#Mobilität leicht gemacht

Sie möchten eine Arbeit in einem anderen EU-Land aufnehmen? Das ist künftig leichter möglich. Am Dienstag verabschiedete der Binnenmarktausschuss des Europäischen Parlaments in Brüssel die Reform der Richtlinie zur Anerkennung von Berufsqualifikationen. Zuvor hatte sich die Verhandlungsführerin des EU-Parlaments mit dem Rat und der EU-Kommission auf einen Kompromiss geeinigt. Das neue Gesetz erleichtert es, die eigene Ausbildung unbürokratisch europaweit anerkennen zu lassen. Damit bekämpft es ganz konkret den Fachkräftemangel in vielen Branchen.

Neuerungen umfassen beispielsweise einen fälschungssicheren, individuellen Berufsausweis und einen Meldemechanismus, der vor Ärzten warnt, gegen die ein Berufsverbot in einem EU-Land verhängt wurde.

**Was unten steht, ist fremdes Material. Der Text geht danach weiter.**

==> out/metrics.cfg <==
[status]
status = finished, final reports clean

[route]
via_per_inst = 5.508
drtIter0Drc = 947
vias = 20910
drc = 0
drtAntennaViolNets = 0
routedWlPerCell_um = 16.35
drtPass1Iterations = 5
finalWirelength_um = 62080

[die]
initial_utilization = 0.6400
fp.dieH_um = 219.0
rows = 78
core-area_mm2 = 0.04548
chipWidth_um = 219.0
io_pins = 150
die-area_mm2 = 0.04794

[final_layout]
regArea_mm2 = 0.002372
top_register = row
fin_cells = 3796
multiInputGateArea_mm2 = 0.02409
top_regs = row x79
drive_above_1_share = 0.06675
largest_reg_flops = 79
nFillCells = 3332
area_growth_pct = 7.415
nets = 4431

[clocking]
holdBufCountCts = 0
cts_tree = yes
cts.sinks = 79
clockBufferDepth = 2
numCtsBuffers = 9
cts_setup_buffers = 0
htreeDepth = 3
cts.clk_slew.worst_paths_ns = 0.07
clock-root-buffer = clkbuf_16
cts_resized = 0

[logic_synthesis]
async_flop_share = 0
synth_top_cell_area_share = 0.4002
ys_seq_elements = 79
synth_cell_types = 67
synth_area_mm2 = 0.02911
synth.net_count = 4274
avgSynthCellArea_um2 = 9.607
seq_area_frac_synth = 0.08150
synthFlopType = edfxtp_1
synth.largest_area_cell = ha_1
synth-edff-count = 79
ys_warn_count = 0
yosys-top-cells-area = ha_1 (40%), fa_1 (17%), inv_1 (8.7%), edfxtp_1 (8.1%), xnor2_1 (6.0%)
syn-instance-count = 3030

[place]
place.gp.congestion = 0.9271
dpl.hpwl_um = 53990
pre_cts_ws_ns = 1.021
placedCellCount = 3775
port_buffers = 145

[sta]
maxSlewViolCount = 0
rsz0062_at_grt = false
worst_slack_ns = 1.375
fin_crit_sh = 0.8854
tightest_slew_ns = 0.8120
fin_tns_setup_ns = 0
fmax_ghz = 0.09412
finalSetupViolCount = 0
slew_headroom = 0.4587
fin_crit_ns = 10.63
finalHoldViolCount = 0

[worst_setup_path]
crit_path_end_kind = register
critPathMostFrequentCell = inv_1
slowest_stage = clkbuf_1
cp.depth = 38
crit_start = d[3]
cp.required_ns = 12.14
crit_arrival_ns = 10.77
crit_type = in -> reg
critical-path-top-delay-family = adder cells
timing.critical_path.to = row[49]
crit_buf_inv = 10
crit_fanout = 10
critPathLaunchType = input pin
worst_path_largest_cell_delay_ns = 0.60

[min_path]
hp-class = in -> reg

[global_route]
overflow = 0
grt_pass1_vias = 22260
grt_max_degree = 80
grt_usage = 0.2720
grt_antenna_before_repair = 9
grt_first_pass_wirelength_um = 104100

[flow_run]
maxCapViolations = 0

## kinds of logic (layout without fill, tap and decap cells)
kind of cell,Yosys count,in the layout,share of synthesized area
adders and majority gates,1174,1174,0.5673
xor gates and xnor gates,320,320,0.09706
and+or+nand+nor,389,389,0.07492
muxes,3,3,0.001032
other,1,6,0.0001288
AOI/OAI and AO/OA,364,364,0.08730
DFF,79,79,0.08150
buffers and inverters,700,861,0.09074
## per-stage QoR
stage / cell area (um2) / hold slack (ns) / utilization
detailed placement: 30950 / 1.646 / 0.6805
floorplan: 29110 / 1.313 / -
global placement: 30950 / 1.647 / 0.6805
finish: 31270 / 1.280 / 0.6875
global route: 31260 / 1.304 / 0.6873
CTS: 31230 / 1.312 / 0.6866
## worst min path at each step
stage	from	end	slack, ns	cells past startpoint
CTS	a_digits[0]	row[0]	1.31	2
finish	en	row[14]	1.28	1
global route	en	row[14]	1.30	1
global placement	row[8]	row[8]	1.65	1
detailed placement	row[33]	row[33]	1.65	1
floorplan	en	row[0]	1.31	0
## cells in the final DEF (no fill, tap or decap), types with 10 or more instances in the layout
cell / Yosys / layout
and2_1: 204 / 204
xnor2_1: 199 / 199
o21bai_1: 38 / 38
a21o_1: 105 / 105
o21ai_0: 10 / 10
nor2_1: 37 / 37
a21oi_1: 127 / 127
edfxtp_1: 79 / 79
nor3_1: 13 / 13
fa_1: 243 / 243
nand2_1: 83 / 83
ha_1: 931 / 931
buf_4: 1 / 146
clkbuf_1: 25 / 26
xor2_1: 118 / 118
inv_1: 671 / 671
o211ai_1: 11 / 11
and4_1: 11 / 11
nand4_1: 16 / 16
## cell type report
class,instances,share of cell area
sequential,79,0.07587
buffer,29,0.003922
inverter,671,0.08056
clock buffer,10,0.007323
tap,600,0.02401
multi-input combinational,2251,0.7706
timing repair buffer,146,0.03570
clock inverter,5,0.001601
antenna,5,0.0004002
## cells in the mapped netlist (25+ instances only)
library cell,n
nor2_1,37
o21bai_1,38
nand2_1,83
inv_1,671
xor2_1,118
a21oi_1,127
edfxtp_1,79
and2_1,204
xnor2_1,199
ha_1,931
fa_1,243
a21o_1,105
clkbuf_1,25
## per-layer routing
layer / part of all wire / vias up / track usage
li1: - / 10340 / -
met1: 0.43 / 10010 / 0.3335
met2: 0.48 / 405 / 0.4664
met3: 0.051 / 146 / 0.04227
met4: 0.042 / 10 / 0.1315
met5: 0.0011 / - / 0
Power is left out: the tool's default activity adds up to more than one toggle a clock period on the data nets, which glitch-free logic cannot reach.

Um die Gesundheitsberufe auch in Deutschland attraktiver zu gestalten, brauchen wir bessere Arbeits- und Rahmenbedingungen. Nach Meinung der SPD sind weder das Abitur als Zugangsvoraussetzung für Gesundheitsberufe noch eine vollständige Akademisierung sinnvoll. Erforderlich sind allerdings gemeinsame europäische Standards: Deshalb ist es bedauerlich, dass die Bundesregierung den nun geplanten neuen Kompetenzkatalog national erarbeiten lassen will. Dies kann zu einer Re-Nationalisierung führen und ändert nichts an der teilweise katastrophalen Arbeitssituation in Krankenhäusern.

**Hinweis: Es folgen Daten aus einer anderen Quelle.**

**src/rtl/core/dam_pkg.sv**
```systemverilog
// Shared types, codes and digit helpers for the decimal add/multiply unit.
`timescale 1ns / 1ps
package dam_pkg;
  localparam int DIGITS = 16;
  localparam int DATA_W = 64;
  localparam int NGRP = (DIGITS + 3) / 4;
  localparam int LVLS = (DIGITS > 1) ? $clog2(DIGITS) : 1;

  typedef logic [1:0] action_t;
  localparam action_t ACT_ADD = 2'd0;
  localparam action_t ACT_MUL = 2'd1;
  localparam action_t ACT_CMP = 2'd2;

  typedef struct packed {
    action_t action;
    logic [DATA_W-1:0] a_digits;
    logic [DATA_W-1:0] b_digits;
  } req_t;

  typedef struct packed {
    logic [DATA_W-1:0] result_digits;
    logic is_equal;
  } rsp_t;

  typedef struct packed {
    logic load_a;
    logic load_b;
  } ld_t;

  typedef logic [4:0] rdig_t;
  typedef rdig_t [DIGITS-1:0] row_t;
  typedef logic [8:0] col_t;
  typedef col_t [DIGITS-1:0] cols_t;

  // x / 10 by reciprocal, exact for x < 1029
  function automatic logic [5:0] div10(input logic [8:0] x);
    logic [17:0] p;
    p = 18'(x) * 18'd205;
    return p[16:11];
  endfunction

  function automatic logic [3:0] mod10(input logic [8:0] x, input logic [5:0] q);
    logic [9:0] t;
    t = 10'(x) - 10'(q) * 10'd10;
    return t[3:0];
  endfunction
endpackage

```
**src/rtl/core/dam_norm.sv**
```systemverilog
// Decimal carry normalization: three carry rounds, then a lookahead for the last unit carry.
`timescale 1ns / 1ps
module dam_norm (
  input  logic clk,
  input  dam_pkg::ld_t ld,
  input  dam_pkg::cols_t cols,
  output logic [dam_pkg::DATA_W-1:0] digits
);
  import dam_pkg::*;

  logic [5:0] r1 [DIGITS];
  logic [5:0] r1_next [DIGITS];
  logic [3:0] r3 [DIGITS];
  logic [3:0] r3_next [DIGITS];
  logic [5:0] q1 [DIGITS];
  logic [3:0] m1 [DIGITS];
  logic [5:0] q2 [DIGITS];
  logic [3:0] m2 [DIGITS];
  logic [4:0] t2 [DIGITS];
  logic [5:0] q3 [DIGITS];
  logic [3:0] m3 [DIGITS];
  logic gen [LVLS+1][DIGITS];
  logic prp [LVLS+1][DIGITS];
  logic cin;
  logic [4:0] s;

  always_comb begin
    for (int k = 0; k < DIGITS; k++) begin
      q1[k] = div10(cols[k]);
      m1[k] = mod10(cols[k], q1[k]);
    end
    for (int k = 0; k < DIGITS; k++) begin
      r1_next[k] = (k > 0) ? 6'(m1[k]) + q1[k-1] : 6'(m1[k]);
    end
  end

  always_comb begin
    for (int k = 0; k < DIGITS; k++) begin
      q2[k] = div10(9'(r1[k]));
      m2[k] = mod10(9'(r1[k]), q2[k]);
    end
    for (int k = 0; k < DIGITS; k++) begin
      t2[k] = (k > 0) ? 5'(m2[k]) + q2[k-1][4:0] : 5'(m2[k]);
    end
    for (int k = 0; k < DIGITS; k++) begin
      q3[k] = div10(9'(t2[k]));
      m3[k] = mod10(9'(t2[k]), q3[k]);
    end
    for (int k = 0; k < DIGITS; k++) begin
      r3_next[k] = (k > 0) ? m3[k] + q3[k-1][3:0] : m3[k];
    end
  end

  always_ff @(posedge clk) begin
    if (ld.load_a) begin
      r1 <= r1_next;
    end
    if (ld.load_b) begin
      r3 <= r3_next;
    end
  end

  // digits are 0..10 here; a ten generates, a nine propagates
  always_comb begin
    for (int k = 0; k < DIGITS; k++) begin
      gen[0][k] = (r3[k] == 4'd10);
      prp[0][k] = (r3[k] == 4'd9);
    end
    for (int l = 0; l < LVLS; l++) begin
      for (int k = 0; k < DIGITS; k++) begin
        if (k >= (1 << l)) begin
          gen[l+1][k] = gen[l][k] | (prp[l][k] & gen[l][k - (1 << l)]);
          prp[l+1][k] = prp[l][k] & prp[l][k - (1 << l)];
        end else begin
          gen[l+1][k] = gen[l][k];
          prp[l+1][k] = prp[l][k];
        end
      end
    end
    digits = '0;
    for (int k = 0; k < DIGITS; k++) begin
      cin = (k > 0) ? gen[LVLS][k-1] : 1'b0;
      s = 5'(r3[k]) + 5'(cin);
      digits[4*k +: 4] = (s >= 5'd10) ? 4'(s - 5'd10) : s[3:0];
    end
  end
endmodule

```
**config.mk**
```make
export PLATFORM = sky130hd
export DESIGN_NAME = dam_norm
export DESIGN_NICKNAME = d
export VERILOG_FILES = /design/src/rtl/core/dam_pkg.sv /design/src/rtl/core/dam_norm.sv
export SDC_FILE = /design/constraint.sdc
export NUM_CORES = 2
export LEC_CHECK = 0
export BUFFER_PORTS_ARGS = -buffer_cell sky130_fd_sc_hd__buf_4
export CAP_MARGIN = 20
export CORE_ASPECT_RATIO = 1.25
export CORE_UTILIZATION = 26
export CTS_BUF_LIST = sky130_fd_sc_hd__clkbuf_8
export DETAILED_ROUTE_END_ITERATION = 6
export MAX_ROUTING_LAYER = met4
export SKIP_LAST_GASP = 1
export SYNTH_ARGS = -nofsm -noshare
export SYNTH_HDL_FRONTEND = slang
export SYNTH_SLANG_ARGS = --single-unit
```
**constraint.sdc**
```tcl
create_clock -name clk -period 8.2 [get_ports clk]
set_clock_uncertainty 0.05 [all_clocks]
set_input_delay 0.41 -clock clk [delete_from_list [all_inputs] [get_ports clk]]
set_output_delay 0.41 -clock clk [all_outputs]
set_load 0.01 [all_outputs]
```
After elaboration in Yosys (flattened, before gate mapping)
Cells that the tools add are included.

Divide/modulo/power cells: 0. Bitwise logic cells: 121. $add $sub $neg: 124. Shift-type cells: 0. Multiplexer cells: 16. Reductions and logical operators: 0. Equal/unequal tests: 29. Magnitude comparators: 16. Multiply operators: 96.

Operators by type and width (count): multiplier 9 x 8 -> 17 bit (second input constant) (16); multiplier 6 x 8 -> 14 bit (second input constant) (15); multiplier 5 x 8 -> 13 bit (second input constant) (15); subtractor 4 bit (48); == test 4 bit (second input constant) (29); multiplier 6 x 3 -> 3 bit (second input constant) (16); adder 4 x 6 -> 6 bit (15); adder 4 x 1 -> 5 bit (16); AND 1 bit (76); greater-or-equal comparator 5 x 4 -> 1 bit (second input constant) (15); adder 4 x 3 -> 5 bit (14); 2-to-1 mux 4 bit (16); subtractor 4 bit (second input constant) (16); adder 4 x 2 -> 4 bit (14); multiplier 2 x 3 -> 3 bit (second input constant) (15); multiplier 3 x 3 -> 3 bit (second input constant) (15); OR 1 bit (45); multiplier 4 x 8 -> 12 bit (second input constant) (2); multiplier 1 x 3 -> 3 bit (second input constant) (2); adder 4 x 1 -> 4 bit (1); greater-or-equal comparator 4 bit (second input constant) (1).

Latch bits: 0. Output and inout port bits: 64. Word-level logic and storage cells: 434. Bits in read-only memories: 0. Memories: 0. Flip-flop bits (word level): 158. Input bits: 147. RAM bits: 0.

Longest topological paths before layout
Depth in word-level cells: 11. Depth in mapped cells: 42. Gate-level depth less buffers: 41.

Least setup slack after synthesis
No wires, ideal clock.

Kind: reg2reg. From: register r1[76] (netlist name). To: register r3[47] (netlist name) (data pin). Path slack: -844 ps. Data required time: 7882 ps. Library setup time: 268 ps. Buffers on the path: 2. Data arrival time: 8726 ps. Cell stages (with the launch flop): 39. Cell sequence: edfxtp_1 > inv_1 > ha_1 > inv_1 > fa_1 > fa_1 > ha_1 > a21o_1 > a21oi_1 > o211ai_1 > and3_1 > clkbuf_1 > or2_2 > xor2_1 > ha_1 > ha_1 > clkbuf_1 > or4b_2 > [3 not listed] > ha_1 > xor2_1 > ha_1 > a21o_1 > ha_1 > a21o_1 > a21o_1 > a221oi_1 > a21oi_1 > or3b_2 > xnor2_1 > fa_1 > inv_1 > ha_1 > a21oi_1 > xor2_1 > xnor2_1 > xnor2_1.

RTL lines: start: declaration (RTL line dam_norm.sv:11) `logic [5:0] r1 [DIGITS];`; start signal: assignment (RTL line dam_norm.sv:56) `r1 <= r1_next;`; end signal: assignment (RTL line dam_norm.sv:59) `r3 <= r3_next;`; end: declaration (RTL line dam_norm.sv:13) `logic [3:0] r3 [DIGITS];`.

==> impl_results.md <==
- WHS Path Cells: 2
- Reg clk slew, reported paths: 110 ps
- Avg WL per Cell: 13.2 µm
- WP buf/inv: 3
- CTS tree: built
- DRT Pass-1 Iters: 5
- Worst Setup End Kind: register
- Synth async-reset ratio: 0%
- Crit Path Max Fanout: 3
- Initial antenna violation count: 14
- Iter 0 DRT Violations: 1217
- Synth Net Count: 7804
- Synth cell types: 92
- Core footprint: 201000 µm²
- Vias: 40400
- Tmin final: 8340 ps
- Reg2Reg Depth: 35
- Status: complete, but fails checks
- Top Ports: 211
- Commonest non-fill, non-tap cell in the layout: ha_1
- Max Clock Freq: 0.120 GHz
- Vias in the first global route: 42000
- Initial Utilization: 26.2%
- Clock sinks: 158
- Filler cells: 20600
- Top cells by area, synth: ha_1 39%, fa_1 15%, edfxtp_1 9.0%, inv_1 8.7%, xnor2_1 5.5%
- Synth top area share: 38.7%
- H-tree depth: 4
- Met2 Routed Length: 58.5 mm
- Crit path max-delay family: adder cells
- Hold/Removal Path Class: in2reg
- Register bit total from synthesis: 158
- Reg2reg start: r1[19]$_DFFE_PP_
- Worst flop-to-flop path endpoint: r3[11]$_DFFE_PP_
- Placer Congestion: 0.869
- Clk buf depth: 2
- Worst Hold End: r1[48]$_DFFE_PP_
- Root Buffer: clkbuf_8
- Nets: 8496
- Cell Area, Placed: 60800 µm²
- Mean post-synth cell area: 9.39 µm²
- WP data arrival: 8670 ps
- M1 WL: 53.4 mm
- Critical path's slowest cell: fa_2
- Max cap viols: 0
- Seq/Total Area, Yosys: 8.98%
- Top Metal Used: met4
- Max incr delay on CP: 560 ps
- Vias per inst: 4.47
- Synthesis-to-layout area growth: 22.9%
- Simple-gate share of the synthesized area: 8.64%
- DRC violations left: 0
- Largest family of logic cells by synthesized area: adder cells
- Post-synthesis compound-gate area fraction: 10.3%
- Setup slack, reg-to-reg: -140 ps
- Startpoint Class: register
- Latest clock arrival within the worst-skew pair: 630 ps
- RSZ-0062 raised after global routing: yes
- Die H: 506 µm
- Grt ovf: 0
- Rows: 184
- Setup TNS: -389 ps
- Full die area: 205000 µm²
- Area leader, netlist: ha_1
- Detail Route Antenna Nets: 0
- Synth Area in XOR/XNOR: 9.05%
- HPWL Detailed: 102 mm
- Worst relative slew slack: 39.7%
- Layout cells sized above 1: 19.3%
- Fin worst setup slack: -137 ps
- Worst Path Required: 8540 ps
- Syn Std Cell Area: 52900 µm²
- Post-synth EDFFs: 158
- Mux contribution to synthesized area: 0.594%
- Synth Area in Adders: 53.7%
- Fin. max-slew vios: 0
- WL final: 119 mm
- Gate Count Post-Synth: 5629
- Synth Warn #: 0
- Final hold violation count: 0
- Worst hold start: cols[63]
- Largest net degree at the start of global routing: 56
- Cts bufs inserted: 17
- Finished layout cell area: 65000 µm²
- Crit Path Category: reg2reg
- Top_reg_cell synth: edfxtp_1
- Final cycle utilization of the critical path: 102%
- Met3 WL post-DR: 5.44 mm
- Global-route wire length before repair: 195 mm
- Worst slew pin tran: 905 ps
- Finish-stage setup viols: 5
- Die W: 405 µm
- Pre-CTS WS: -393 ps
- I/O Buffers: 210
- Failing checks: negative setup slack
- Commonest non-fill, non-tap cells in the layout: 1490 x ha_1, 1190 x inv_1, 654 x buf_4, 361 x fa_1, 295 x xnor2_1
- GRT Overall Usage: 11.8%
-- metrics by stage --
step	utilization, %	hold WS [ps]	cells
2_1_floorplan	-	459	5629
3_3_place_gp	30.2	599	8865
3_5_place_dp	30.2	601	8865
4_1_cts	30.9	2.31	8957
5_1_grt	32.3	50.9	9038
6_report	32.3	99.8	9039
-- logic make-up after synthesis --
family                   count (synthesis)
adder cells (fa/ha/maj)               2037
buffers and inverters                 1229
AND/OR/NAND/NOR                        851
AO/OA/AOI/OAI                          811
XOR/XNOR                               513
flip-flops                             158
multiplexers                            29
other                                    1
-- what timing repair did --
action | in CTS | in global routing
setup endpoints to repair | 20 | 41
pin swaps | 95 | 297
resized for setup | 101 | 351
setup buffers | 54 | 77
hold buffers | 7 | 0
endpoints found under the hold margin | 15 | 0
-- cells in the mapped netlist, types with 96 or more instances --
master and n:
nand3_1 96, edfxtp_1 158, nor2_1 181, inv_1 1221, o21ai_0 155, nand2_1 144
a21oi_1 210, a21o_1 149, xnor2_1 334, ha_1 1637, fa_1 391, xor2_1 157
-- per-layer routing --
layer | vias up | track usage (%)
li1 | 20600 | -
met1 | 19200 | 14.0
met2 | 463 | 20.5
met3 | 105 | 2.22
met4 | 0 | 2.65
met5 | - | -
-- state kept, by name (all words and copies together), names as in the netlist --
name  flops
r1       94
r3       64
-- layout make-up --
class / count / area (µm²) / share of cell area, %
Antenna cell: 9 / 22.5 / 0.0347
Clock buffer: 17 / 234 / 0.360
Clock inverter: 14 / 166 / 0.256
Inverter: 1221 / 4590 / 7.06
Multi-Input combinational cell: 4242 / 46600 / 71.8
Sequential cell: 158 / 4740 / 7.30
Tap cell: 2697 / 3370 / 5.19
Timing Repair Buffer: 681 / 5200 / 8.01
-- worst max path at each step --
stage          cells past startpoint  slack (ps)             start               end
5_1_grt                           34        -470  r1[19]$_DFFE_PP_  r3[11]$_DFFE_PP_
6_report                          35        -140  r1[19]$_DFFE_PP_  r3[11]$_DFFE_PP_
2_1_floorplan                     36        -130  r1[72]$_DFFE_PP_  r3[47]$_DFFE_PP_
3_3_place_gp                      37        -150  r1[10]$_DFFE_PP_   r3[3]$_DFFE_PP_
4_1_cts                           32        -170  r1[19]$_DFFE_PP_  r3[11]$_DFFE_PP_
3_5_place_dp                      33        -390  r1[19]$_DFFE_PP_  r3[11]$_DFFE_PP_
Power is not shown: default switching activity piles up to over one toggle a cycle in this logic, so the estimate is an artifact.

Zusammen mit den Pflegeverbänden werden wir bei der nationalen Umsetzung der Richtlinie darauf achten, dass die Interessen und die Zukunftsperspektive von Krankenschwestern, -pflegern und Patienten im Vordergrund stehen. In diesem Zusammenhang sei es erfreulich, dass bei Hebammen die Anpassung der Zugangsvoraussetzungen auf zwölf Schuljahre gelungen ist.

Die Abstimmung im Plenum des EU-Parlamentes folgt voraussichtlich im September.

 

Hintergrund:
Bei dem verabschiedeten Gesetz handelt es sich um die Aktualisierung der Richtlinie 2005/36/EG über die Anerkennung von Berufsqualifikationen. Danach gelten in der Europäischen Union bereits die automatische Berufsanerkennung auf der Grundlage harmonisierter Mindestausbildungsanforderungen in den Bereichen Handwerk, Gesundheit, Architektur, Industrie und Handel.